**RECORDS TO USE:**

────────

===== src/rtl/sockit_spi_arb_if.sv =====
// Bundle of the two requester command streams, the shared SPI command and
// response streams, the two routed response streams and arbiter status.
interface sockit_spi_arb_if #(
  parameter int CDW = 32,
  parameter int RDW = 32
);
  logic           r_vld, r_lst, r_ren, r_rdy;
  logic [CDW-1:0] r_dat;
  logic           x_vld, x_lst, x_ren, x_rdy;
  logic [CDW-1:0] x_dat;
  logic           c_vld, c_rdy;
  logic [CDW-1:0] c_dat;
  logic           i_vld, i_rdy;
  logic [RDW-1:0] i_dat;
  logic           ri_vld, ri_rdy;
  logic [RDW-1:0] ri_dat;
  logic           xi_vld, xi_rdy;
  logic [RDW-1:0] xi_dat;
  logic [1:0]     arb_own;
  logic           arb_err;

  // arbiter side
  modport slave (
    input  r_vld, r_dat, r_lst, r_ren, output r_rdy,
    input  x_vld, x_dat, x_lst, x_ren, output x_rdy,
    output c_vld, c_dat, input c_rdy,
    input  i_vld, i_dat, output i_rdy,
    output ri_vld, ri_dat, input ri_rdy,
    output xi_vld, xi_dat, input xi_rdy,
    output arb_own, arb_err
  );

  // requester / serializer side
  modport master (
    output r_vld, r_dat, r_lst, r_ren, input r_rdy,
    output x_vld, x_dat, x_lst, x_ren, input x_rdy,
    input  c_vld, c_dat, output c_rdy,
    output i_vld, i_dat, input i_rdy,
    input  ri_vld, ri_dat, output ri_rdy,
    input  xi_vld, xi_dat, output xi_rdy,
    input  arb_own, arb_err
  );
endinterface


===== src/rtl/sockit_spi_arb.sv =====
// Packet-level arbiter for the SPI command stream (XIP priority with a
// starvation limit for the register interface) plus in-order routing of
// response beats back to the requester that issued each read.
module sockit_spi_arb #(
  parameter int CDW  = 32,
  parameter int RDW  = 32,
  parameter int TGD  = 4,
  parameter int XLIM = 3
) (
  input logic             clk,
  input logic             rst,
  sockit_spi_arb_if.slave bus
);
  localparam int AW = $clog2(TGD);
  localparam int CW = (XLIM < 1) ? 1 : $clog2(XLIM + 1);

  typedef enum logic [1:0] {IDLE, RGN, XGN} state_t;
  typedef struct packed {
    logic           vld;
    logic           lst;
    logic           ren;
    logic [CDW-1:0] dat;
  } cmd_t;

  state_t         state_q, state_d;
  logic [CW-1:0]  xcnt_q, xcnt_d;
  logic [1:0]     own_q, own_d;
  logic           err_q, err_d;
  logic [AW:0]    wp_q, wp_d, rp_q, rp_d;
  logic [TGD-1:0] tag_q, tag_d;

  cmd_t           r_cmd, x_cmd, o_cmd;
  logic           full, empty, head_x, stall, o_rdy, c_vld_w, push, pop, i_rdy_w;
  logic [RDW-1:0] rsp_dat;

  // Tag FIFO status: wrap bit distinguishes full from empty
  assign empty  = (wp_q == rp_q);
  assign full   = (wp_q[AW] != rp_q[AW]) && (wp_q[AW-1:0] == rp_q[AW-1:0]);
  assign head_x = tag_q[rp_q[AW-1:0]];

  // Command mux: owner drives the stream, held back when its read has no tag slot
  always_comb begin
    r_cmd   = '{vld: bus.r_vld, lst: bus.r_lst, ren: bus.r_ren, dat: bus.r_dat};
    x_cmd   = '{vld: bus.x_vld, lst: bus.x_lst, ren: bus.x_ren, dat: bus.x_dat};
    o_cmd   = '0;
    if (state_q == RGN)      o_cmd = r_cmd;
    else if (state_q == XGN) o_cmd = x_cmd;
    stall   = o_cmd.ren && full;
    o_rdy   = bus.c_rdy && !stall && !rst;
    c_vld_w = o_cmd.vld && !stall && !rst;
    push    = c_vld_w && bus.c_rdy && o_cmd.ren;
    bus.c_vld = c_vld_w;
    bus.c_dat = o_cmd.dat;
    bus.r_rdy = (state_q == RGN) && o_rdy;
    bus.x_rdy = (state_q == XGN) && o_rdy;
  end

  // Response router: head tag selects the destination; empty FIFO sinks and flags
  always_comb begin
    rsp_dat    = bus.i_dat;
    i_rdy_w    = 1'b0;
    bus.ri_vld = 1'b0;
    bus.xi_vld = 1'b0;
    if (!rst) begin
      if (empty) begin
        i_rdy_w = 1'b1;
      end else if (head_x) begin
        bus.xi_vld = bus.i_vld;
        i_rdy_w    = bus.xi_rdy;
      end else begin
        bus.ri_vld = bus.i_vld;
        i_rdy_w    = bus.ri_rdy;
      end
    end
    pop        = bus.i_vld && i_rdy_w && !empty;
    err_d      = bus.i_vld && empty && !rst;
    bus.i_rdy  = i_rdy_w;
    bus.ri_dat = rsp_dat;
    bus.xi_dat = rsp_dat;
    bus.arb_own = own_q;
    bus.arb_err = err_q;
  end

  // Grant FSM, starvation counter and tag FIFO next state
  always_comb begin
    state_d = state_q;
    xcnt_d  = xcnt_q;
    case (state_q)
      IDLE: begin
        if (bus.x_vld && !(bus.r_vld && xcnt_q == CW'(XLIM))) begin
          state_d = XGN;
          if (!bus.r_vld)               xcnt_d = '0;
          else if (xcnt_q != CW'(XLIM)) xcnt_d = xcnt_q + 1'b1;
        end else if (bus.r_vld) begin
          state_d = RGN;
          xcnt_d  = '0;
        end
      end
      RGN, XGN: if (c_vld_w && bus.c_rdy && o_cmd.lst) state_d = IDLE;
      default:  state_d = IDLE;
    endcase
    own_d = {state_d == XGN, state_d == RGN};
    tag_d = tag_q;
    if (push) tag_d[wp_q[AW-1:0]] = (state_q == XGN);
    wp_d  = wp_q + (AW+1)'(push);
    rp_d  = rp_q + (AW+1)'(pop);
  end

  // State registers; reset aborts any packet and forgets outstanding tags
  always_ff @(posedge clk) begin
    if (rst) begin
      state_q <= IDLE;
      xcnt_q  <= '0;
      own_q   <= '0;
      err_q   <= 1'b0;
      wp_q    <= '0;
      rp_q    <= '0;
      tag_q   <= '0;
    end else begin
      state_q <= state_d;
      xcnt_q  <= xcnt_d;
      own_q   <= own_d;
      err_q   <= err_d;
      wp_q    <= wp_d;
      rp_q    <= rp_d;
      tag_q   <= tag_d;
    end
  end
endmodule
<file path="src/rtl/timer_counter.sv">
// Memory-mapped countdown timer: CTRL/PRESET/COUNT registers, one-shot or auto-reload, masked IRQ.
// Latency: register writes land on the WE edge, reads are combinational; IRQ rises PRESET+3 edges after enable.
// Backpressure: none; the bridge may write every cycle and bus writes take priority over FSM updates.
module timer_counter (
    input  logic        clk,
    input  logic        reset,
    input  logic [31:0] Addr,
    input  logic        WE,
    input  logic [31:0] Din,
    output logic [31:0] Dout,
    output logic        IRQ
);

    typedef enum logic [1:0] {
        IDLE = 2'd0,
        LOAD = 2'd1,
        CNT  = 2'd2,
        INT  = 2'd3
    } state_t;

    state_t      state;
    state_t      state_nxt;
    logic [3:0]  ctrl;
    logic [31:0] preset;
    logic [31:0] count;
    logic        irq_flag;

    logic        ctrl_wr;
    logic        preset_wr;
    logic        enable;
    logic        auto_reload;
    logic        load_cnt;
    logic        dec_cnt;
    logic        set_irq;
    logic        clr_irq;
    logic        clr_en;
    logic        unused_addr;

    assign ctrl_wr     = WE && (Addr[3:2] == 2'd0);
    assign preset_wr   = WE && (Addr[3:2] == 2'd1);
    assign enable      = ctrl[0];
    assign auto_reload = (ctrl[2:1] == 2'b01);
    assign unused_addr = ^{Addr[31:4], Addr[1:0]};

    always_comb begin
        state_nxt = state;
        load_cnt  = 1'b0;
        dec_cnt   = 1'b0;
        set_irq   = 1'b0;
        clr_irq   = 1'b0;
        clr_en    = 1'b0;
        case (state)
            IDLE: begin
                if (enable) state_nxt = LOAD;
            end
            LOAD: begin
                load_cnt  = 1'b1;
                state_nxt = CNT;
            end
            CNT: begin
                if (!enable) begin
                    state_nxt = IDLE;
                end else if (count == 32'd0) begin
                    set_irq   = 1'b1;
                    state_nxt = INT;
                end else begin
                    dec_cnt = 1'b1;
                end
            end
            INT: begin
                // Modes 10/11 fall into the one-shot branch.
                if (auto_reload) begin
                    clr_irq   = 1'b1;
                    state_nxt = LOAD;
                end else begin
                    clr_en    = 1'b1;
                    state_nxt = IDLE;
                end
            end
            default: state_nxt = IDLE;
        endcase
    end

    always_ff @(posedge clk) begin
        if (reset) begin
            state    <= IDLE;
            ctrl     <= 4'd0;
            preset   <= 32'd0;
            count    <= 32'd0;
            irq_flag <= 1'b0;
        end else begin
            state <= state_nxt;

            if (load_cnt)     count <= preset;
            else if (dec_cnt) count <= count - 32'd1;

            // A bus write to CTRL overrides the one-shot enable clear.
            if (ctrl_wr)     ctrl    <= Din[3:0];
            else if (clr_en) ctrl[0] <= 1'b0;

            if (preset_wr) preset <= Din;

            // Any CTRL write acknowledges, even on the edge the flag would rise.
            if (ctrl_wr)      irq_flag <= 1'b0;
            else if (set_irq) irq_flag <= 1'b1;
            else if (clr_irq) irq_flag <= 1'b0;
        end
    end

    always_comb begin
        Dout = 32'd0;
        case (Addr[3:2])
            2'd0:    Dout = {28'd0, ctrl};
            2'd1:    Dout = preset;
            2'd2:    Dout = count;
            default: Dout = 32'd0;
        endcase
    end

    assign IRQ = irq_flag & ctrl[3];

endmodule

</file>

────────

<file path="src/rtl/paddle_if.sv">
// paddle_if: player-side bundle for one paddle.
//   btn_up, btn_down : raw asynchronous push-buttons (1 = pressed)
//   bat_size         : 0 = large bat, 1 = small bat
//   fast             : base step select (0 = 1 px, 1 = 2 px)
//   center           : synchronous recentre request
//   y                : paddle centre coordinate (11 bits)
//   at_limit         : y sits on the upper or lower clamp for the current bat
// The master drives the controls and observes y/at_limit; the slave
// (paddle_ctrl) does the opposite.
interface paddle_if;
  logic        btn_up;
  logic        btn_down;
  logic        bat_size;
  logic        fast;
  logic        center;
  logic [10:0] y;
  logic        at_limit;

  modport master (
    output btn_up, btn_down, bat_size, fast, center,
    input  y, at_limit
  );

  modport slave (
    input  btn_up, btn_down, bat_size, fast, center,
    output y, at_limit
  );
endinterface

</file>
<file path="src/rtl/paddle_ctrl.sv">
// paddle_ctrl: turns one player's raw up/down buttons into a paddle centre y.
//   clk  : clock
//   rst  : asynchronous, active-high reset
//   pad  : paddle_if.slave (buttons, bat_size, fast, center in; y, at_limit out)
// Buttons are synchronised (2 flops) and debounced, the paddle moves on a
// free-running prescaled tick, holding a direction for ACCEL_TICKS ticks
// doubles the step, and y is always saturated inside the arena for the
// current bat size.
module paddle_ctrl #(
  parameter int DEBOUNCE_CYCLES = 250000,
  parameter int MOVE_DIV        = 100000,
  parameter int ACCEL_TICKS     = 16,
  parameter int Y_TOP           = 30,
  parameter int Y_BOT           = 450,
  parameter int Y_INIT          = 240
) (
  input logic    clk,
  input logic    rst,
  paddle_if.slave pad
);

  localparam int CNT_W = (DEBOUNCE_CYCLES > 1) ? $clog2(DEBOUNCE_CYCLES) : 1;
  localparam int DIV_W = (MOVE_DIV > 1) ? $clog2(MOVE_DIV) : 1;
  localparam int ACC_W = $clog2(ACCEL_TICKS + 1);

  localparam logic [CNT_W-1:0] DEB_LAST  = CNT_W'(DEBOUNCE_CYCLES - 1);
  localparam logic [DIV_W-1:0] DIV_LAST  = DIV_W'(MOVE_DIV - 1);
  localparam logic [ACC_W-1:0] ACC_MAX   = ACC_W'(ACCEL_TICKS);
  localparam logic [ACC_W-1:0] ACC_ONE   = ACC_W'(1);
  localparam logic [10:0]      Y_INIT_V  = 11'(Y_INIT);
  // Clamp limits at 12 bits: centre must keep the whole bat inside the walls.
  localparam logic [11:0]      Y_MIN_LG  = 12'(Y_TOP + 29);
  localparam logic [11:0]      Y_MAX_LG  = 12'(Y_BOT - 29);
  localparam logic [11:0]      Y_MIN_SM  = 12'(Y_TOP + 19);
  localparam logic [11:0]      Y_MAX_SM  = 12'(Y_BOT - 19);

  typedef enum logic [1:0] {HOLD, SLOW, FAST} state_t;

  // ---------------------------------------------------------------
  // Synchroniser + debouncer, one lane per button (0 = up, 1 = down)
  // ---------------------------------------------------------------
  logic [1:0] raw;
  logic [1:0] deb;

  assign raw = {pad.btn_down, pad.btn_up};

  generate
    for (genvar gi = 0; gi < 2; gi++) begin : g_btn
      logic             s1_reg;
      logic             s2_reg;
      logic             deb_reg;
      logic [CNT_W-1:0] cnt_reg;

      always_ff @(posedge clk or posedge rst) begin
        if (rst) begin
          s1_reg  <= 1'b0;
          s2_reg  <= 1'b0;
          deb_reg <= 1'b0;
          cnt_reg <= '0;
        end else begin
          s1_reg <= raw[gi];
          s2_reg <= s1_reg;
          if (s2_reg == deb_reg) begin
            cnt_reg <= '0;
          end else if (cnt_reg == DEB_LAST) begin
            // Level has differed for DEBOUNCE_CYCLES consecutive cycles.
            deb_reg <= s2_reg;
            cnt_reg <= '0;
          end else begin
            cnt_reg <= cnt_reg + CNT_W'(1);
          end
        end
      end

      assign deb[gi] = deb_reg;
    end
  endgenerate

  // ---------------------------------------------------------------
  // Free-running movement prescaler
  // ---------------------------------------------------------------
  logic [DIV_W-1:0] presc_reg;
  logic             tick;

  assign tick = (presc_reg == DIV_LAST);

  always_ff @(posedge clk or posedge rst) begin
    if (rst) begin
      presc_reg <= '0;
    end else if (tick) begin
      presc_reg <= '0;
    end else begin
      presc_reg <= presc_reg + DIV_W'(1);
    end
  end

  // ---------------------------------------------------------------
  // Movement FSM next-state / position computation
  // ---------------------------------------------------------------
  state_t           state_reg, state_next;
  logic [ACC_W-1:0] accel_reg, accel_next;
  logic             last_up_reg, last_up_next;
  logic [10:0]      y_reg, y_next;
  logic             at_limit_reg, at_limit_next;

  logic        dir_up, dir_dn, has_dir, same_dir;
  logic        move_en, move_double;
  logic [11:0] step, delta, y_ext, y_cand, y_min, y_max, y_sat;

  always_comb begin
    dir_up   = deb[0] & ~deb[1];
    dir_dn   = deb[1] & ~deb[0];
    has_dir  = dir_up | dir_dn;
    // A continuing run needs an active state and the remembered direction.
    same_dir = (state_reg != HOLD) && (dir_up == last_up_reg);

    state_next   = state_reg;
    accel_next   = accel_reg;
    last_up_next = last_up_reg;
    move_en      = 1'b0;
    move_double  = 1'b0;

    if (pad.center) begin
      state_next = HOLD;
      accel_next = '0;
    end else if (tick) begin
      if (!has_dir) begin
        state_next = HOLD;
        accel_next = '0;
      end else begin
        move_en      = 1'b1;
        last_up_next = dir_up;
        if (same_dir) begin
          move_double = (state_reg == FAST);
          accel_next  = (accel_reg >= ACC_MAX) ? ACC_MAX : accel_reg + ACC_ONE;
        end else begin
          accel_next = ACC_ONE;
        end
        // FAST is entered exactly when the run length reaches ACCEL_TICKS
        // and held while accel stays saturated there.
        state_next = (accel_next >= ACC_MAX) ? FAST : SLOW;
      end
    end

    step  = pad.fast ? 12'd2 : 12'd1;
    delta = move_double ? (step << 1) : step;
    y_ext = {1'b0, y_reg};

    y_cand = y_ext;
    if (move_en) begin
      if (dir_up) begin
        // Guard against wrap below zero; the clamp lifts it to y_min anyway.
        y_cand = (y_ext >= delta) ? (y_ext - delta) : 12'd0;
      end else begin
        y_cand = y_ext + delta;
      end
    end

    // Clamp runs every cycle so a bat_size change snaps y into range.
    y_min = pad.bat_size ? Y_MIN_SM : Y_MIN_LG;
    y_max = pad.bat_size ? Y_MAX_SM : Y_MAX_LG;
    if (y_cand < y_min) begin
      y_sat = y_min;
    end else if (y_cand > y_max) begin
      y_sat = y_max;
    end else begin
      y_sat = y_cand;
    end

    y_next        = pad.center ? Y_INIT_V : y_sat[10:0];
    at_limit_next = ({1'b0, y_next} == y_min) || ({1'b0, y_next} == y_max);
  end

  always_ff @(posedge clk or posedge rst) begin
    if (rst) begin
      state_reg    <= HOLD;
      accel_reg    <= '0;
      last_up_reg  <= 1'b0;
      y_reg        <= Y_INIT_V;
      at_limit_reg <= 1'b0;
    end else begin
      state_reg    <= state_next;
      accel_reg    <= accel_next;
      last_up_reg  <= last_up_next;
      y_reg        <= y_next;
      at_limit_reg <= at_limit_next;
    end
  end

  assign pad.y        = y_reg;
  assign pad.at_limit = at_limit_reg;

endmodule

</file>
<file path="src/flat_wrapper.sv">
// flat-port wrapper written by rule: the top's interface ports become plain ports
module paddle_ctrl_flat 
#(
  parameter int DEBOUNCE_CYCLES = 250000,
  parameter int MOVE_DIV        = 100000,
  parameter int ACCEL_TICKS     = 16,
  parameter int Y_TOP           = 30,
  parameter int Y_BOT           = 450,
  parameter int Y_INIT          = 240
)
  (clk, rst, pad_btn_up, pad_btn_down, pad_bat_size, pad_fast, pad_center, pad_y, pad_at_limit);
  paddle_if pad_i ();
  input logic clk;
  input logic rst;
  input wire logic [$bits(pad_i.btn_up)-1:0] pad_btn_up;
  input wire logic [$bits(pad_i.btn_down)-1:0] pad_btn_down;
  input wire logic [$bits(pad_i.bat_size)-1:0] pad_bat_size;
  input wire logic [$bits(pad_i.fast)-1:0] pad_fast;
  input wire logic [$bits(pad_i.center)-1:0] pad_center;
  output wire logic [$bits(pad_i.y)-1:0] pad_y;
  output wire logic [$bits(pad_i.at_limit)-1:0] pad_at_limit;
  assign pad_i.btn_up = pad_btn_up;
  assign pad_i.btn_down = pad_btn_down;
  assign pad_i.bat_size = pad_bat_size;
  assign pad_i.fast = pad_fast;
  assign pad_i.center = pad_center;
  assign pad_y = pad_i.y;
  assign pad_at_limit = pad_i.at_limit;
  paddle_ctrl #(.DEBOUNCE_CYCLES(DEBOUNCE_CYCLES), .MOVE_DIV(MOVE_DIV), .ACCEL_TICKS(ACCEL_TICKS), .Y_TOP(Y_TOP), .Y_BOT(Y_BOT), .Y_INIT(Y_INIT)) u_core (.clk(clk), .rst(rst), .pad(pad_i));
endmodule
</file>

────────

Identify each line in the records above that contains the word "shot", and copy it out in full.

**ANSWER FOR THIS EXERCISE:**
// Memory-mapped countdown timer: CTRL/PRESET/COUNT registers, one-shot or auto-reload, masked IRQ.
                // Modes 10/11 fall into the one-shot branch.
            // A bus write to CTRL overrides the one-shot enable clear.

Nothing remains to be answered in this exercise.